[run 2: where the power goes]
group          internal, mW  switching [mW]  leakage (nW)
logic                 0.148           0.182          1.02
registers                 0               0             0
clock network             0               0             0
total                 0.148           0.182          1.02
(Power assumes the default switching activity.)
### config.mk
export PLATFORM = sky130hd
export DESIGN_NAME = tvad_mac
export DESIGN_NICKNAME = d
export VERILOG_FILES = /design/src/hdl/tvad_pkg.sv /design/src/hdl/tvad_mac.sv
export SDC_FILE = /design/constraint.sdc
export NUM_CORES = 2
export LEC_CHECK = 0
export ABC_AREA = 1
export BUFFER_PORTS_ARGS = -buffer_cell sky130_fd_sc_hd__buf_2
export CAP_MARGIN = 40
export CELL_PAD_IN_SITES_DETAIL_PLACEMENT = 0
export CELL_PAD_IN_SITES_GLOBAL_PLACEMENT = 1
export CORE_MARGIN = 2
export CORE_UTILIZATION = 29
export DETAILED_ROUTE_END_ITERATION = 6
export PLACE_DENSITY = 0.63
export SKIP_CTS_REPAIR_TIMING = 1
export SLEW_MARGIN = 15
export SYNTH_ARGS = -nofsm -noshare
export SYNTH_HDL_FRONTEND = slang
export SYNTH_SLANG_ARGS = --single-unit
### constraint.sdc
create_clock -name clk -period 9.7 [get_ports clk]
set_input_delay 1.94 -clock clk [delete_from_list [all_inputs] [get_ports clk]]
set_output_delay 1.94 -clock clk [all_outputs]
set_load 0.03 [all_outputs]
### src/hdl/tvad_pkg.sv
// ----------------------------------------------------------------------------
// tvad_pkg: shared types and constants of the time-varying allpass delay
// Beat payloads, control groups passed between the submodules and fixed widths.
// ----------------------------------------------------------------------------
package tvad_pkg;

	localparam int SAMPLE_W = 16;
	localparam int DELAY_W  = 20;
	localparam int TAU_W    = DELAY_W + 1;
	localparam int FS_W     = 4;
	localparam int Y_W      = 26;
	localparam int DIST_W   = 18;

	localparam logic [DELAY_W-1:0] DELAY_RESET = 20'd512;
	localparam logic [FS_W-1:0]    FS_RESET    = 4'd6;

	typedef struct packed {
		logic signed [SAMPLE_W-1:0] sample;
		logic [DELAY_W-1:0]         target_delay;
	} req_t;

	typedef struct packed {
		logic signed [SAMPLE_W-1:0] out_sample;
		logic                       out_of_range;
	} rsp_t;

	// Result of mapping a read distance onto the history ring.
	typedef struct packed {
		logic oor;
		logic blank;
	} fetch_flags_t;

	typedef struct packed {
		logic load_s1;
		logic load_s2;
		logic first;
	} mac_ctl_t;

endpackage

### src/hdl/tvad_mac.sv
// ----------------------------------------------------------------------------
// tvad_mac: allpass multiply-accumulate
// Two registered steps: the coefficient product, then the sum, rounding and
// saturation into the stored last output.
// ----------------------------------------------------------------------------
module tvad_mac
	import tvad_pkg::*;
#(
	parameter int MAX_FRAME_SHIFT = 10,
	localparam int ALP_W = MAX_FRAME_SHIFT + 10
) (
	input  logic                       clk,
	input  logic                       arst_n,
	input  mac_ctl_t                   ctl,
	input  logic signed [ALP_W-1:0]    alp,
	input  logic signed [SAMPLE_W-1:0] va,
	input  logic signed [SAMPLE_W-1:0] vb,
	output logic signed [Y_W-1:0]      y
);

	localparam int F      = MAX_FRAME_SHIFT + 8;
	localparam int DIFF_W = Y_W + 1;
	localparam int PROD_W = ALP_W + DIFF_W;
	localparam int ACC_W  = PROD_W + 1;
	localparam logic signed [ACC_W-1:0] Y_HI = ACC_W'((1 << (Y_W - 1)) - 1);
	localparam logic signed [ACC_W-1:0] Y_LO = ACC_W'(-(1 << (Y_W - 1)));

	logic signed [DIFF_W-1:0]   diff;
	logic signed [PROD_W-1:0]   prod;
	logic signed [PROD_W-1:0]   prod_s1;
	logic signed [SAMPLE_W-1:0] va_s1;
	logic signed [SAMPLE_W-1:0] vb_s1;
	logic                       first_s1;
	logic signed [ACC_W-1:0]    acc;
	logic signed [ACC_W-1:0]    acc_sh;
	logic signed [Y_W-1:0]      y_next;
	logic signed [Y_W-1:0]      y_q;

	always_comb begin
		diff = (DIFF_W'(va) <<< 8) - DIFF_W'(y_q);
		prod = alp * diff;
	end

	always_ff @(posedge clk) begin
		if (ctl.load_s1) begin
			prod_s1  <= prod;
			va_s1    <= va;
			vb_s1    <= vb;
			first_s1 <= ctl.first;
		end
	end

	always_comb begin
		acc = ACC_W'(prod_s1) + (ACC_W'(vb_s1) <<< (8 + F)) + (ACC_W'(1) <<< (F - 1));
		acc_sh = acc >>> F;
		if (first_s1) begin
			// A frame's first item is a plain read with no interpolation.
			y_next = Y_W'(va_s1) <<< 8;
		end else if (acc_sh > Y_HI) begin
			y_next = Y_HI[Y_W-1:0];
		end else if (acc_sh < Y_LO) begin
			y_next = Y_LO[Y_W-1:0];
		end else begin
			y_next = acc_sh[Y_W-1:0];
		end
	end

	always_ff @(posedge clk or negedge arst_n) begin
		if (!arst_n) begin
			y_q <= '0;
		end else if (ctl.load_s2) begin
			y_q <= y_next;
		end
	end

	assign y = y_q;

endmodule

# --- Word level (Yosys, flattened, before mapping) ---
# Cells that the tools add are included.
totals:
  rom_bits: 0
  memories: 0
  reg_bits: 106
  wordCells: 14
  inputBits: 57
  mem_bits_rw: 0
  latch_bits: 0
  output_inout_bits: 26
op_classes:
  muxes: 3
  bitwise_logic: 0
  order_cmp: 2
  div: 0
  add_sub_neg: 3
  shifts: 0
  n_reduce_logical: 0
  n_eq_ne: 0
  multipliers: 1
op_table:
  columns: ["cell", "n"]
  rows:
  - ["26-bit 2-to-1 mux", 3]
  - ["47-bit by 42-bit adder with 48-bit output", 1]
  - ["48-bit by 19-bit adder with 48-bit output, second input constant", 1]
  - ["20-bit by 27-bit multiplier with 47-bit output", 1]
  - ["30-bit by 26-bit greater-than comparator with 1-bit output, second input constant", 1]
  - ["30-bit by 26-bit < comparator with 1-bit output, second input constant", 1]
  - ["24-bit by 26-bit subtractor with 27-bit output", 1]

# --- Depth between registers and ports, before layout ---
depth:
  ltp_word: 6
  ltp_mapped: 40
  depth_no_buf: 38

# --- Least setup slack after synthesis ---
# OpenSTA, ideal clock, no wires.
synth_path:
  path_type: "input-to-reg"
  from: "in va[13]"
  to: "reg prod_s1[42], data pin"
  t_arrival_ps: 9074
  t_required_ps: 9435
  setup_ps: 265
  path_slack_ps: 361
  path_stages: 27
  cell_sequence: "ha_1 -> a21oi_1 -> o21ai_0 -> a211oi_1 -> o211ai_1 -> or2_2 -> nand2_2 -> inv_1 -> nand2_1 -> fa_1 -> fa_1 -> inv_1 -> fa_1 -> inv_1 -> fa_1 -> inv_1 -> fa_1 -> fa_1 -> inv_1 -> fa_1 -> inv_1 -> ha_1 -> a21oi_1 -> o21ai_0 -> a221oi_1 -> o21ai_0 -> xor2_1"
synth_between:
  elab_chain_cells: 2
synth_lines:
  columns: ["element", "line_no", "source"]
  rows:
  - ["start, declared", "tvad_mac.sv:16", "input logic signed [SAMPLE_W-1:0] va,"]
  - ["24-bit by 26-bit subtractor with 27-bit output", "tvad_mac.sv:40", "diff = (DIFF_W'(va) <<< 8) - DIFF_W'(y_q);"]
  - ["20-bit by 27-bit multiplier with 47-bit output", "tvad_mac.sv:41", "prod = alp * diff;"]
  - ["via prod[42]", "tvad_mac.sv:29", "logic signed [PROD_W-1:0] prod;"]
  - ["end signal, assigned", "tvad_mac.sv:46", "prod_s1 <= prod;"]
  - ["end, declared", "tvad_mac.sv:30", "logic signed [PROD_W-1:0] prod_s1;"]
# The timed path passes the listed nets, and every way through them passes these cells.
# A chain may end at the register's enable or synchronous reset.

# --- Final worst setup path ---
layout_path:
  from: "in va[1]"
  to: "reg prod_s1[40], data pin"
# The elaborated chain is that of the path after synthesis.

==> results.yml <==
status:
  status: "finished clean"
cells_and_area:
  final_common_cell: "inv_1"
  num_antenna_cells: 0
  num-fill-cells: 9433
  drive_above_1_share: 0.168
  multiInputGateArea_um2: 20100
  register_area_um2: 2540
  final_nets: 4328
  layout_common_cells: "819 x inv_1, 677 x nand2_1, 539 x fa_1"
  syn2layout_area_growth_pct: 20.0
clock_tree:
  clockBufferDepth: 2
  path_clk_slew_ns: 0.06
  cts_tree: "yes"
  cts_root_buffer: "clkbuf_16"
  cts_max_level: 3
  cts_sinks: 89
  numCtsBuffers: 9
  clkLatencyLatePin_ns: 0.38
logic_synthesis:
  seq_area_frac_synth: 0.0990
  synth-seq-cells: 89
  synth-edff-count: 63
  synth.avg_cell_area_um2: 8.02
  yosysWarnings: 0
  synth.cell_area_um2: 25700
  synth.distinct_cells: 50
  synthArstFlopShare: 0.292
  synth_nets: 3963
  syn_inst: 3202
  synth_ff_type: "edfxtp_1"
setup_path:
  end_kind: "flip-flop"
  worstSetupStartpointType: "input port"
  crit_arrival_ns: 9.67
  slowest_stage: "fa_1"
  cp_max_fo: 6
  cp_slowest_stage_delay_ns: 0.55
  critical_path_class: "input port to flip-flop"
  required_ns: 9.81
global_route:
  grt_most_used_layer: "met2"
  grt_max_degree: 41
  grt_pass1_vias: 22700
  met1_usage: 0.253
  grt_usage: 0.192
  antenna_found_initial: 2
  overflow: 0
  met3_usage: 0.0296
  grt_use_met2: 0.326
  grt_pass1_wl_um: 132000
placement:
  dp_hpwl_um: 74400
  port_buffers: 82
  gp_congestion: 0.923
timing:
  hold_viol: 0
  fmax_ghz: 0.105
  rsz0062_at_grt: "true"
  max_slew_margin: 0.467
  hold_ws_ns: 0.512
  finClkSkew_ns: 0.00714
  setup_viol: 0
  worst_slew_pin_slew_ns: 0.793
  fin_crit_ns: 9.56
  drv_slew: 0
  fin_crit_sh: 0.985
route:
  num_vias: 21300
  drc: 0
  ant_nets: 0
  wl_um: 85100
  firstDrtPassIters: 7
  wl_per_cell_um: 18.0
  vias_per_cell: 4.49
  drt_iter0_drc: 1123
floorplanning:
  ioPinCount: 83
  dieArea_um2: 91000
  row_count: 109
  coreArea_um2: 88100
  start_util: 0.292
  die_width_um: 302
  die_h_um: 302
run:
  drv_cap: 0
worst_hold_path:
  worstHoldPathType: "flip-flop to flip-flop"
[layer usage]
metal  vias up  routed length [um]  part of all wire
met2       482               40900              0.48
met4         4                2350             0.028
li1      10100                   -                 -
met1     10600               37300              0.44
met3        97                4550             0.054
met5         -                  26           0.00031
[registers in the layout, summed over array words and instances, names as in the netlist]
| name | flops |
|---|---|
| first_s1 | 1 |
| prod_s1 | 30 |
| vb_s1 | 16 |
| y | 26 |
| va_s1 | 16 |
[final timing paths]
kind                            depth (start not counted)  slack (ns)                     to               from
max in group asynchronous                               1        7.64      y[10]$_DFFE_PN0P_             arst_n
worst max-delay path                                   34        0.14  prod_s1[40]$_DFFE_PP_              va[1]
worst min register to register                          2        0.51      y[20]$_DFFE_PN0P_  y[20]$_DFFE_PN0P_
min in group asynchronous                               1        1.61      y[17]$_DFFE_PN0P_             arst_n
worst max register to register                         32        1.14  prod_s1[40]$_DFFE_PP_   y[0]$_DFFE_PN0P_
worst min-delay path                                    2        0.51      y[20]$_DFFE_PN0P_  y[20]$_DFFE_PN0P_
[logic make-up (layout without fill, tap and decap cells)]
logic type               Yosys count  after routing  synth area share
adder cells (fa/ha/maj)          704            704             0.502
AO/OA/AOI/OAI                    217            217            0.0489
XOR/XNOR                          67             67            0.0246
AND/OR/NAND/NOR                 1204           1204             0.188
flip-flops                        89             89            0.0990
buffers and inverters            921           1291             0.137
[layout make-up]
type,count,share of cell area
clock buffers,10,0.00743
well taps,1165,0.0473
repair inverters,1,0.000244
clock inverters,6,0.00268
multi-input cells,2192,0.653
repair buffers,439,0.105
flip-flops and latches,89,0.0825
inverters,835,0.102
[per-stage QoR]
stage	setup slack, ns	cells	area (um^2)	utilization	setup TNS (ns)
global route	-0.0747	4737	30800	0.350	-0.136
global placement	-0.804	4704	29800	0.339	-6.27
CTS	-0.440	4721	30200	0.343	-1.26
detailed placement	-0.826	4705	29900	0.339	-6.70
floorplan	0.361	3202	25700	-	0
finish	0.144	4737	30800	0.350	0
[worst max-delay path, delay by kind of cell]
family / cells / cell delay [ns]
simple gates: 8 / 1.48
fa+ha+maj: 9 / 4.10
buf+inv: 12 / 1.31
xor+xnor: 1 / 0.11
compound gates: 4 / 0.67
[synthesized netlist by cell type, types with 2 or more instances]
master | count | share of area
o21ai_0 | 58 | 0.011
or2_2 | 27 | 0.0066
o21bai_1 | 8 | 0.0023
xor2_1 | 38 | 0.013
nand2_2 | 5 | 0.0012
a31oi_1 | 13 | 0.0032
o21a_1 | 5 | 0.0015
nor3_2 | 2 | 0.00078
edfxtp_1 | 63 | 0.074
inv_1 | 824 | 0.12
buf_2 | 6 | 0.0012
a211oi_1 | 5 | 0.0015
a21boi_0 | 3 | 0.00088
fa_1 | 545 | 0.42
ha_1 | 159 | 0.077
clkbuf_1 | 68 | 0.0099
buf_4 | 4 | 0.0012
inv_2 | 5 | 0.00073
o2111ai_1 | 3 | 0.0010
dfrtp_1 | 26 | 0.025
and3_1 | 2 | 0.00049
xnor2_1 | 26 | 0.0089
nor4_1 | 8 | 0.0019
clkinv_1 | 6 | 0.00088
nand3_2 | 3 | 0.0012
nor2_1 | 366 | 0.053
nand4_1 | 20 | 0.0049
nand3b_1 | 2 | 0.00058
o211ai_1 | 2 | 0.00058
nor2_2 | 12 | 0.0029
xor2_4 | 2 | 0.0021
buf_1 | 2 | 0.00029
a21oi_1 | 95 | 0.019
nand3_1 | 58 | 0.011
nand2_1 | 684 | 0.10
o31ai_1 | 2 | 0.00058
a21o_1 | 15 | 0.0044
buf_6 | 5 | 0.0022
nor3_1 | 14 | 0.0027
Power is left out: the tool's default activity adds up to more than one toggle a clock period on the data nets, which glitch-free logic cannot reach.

=======

TASK ITEM: Copy out all lines from the material above that contain the string "posedge".

OUTPUT OF THE TASK:
	always_ff @(posedge clk) begin
	always_ff @(posedge clk or negedge arst_n) begin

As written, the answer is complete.